Goal of the exercise:
Look through the lines below and copy each one that includes "begin".

Material supplied section start

`src/rtl/booth_pkg.sv`:
```
// Shared types and constants for the sequential radix-2 Booth multiplier.
package booth_pkg;

  localparam int DEF_WIDTH = 4;

  typedef enum logic [1:0] {
    IDLE = 2'b00,
    RUN  = 2'b01,
    DONE = 2'b10
  } state_t;

  function automatic int clog2(input int v);
    int r;
    r = 0;
    while ((1 << r) < v) r++;
    return r;
  endfunction

  // A step counter needs at least one bit even for the narrowest operand.
  function automatic int cnt_w(input int width);
    return (clog2(width) < 1) ? 1 : clog2(width);
  endfunction

endpackage

```
`src/rtl/booth_step.sv`:
```
// One radix-2 Booth step: conditional add/subtract of the multiplicand,
// then an arithmetic right shift of the {acc_hi, acc_lo} pair.
module booth_step
  import booth_pkg::*;
#(
  parameter int WIDTH = DEF_WIDTH
) (
  input  logic [WIDTH:0]   acc_hi,
  input  logic [WIDTH-1:0] acc_lo,
  input  logic             e,
  input  logic [WIDTH:0]   m,
  output logic [WIDTH:0]   acc_hi_nxt,
  output logic [WIDTH-1:0] acc_lo_nxt,
  output logic             e_nxt
);

  logic [WIDTH:0] sum;

  always_comb begin
    sum = acc_hi;
    case ({acc_lo[0], e})
      2'b10:   sum = acc_hi - m;
      2'b01:   sum = acc_hi + m;
      default: sum = acc_hi;
    endcase
    // Sign of the WIDTH+1 bit partial sum is replicated into the top.
    acc_hi_nxt = {sum[WIDTH], sum[WIDTH:1]};
    acc_lo_nxt = {sum[0], acc_lo[WIDTH-1:1]};
    e_nxt      = acc_lo[0];
  end

endmodule

```
`src/rtl/booth_mul_seq.sv`:
```
// Iterative signed Booth multiplier: accept a pair in IDLE, retire one step
// per clock in RUN, hold the product in DONE until the consumer takes it.
module booth_mul_seq
  import booth_pkg::*;
#(
  parameter int WIDTH = DEF_WIDTH
) (
  input  logic               clk,
  input  logic               rst,
  input  logic               in_valid,
  output logic               in_ready,
  input  logic [WIDTH-1:0]   in_a,
  input  logic [WIDTH-1:0]   in_b,
  output logic               out_valid,
  input  logic               out_ready,
  output logic [2*WIDTH-1:0] out_product,
  output logic               busy
);

  localparam int CW = cnt_w(WIDTH);

  state_t           state, state_nxt;
  logic [WIDTH:0]   m;
  logic [WIDTH:0]   acc_hi, acc_hi_nxt;
  logic [WIDTH-1:0] acc_lo, acc_lo_nxt;
  logic             e, e_nxt;
  logic [CW-1:0]    cnt;
  logic             accept;
  logic             last;

  assign accept = in_valid && (state == IDLE);
  assign last   = (cnt == CW'(WIDTH - 1));

  booth_step #(.WIDTH(WIDTH)) u_step (
    .acc_hi     (acc_hi),
    .acc_lo     (acc_lo),
    .e          (e),
    .m          (m),
    .acc_hi_nxt (acc_hi_nxt),
    .acc_lo_nxt (acc_lo_nxt),
    .e_nxt      (e_nxt)
  );

  always_ff @(posedge clk or posedge rst) begin
    if (rst) state <= IDLE;
    else     state <= state_nxt;
  end

  // Outputs decode registered state only; no input reaches an output.
  always_comb begin
    state_nxt   = state;
    in_ready    = 1'b0;
    out_valid   = 1'b0;
    busy        = 1'b0;
    out_product = '0;
    case (state)
      IDLE: begin
        in_ready = 1'b1;
        if (in_valid) state_nxt = RUN;
      end
      RUN: begin
        busy = 1'b1;
        if (last) state_nxt = DONE;
      end
      DONE: begin
        out_valid   = 1'b1;
        out_product = {acc_hi[WIDTH-1:0], acc_lo};
        if (out_ready) state_nxt = IDLE;
      end
      default: state_nxt = IDLE;
    endcase
  end

  always_ff @(posedge clk or posedge rst) begin
    if (rst) begin
      m      <= '0;
      acc_hi <= '0;
      acc_lo <= '0;
      e      <= 1'b0;
      cnt    <= '0;
    end else if (accept) begin
      // Extra multiplicand bit keeps -M representable for the most-negative b.
      m      <= {in_b[WIDTH-1], in_b};
      acc_hi <= '0;
      acc_lo <= in_a;
      e      <= 1'b0;
      cnt    <= '0;
    end else if (state == RUN) begin
      acc_hi <= acc_hi_nxt;
      acc_lo <= acc_lo_nxt;
      e      <= e_nxt;
      cnt    <= cnt + CW'(1);
    end
  end

endmodule
```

Material supplied section end

Answer for this exercise:
  always_comb begin
  always_ff @(posedge clk or posedge rst) begin
  always_comb begin
      IDLE: begin
      RUN: begin
      DONE: begin
  always_ff @(posedge clk or posedge rst) begin
    if (rst) begin
    end else if (accept) begin
    end else if (state == RUN) begin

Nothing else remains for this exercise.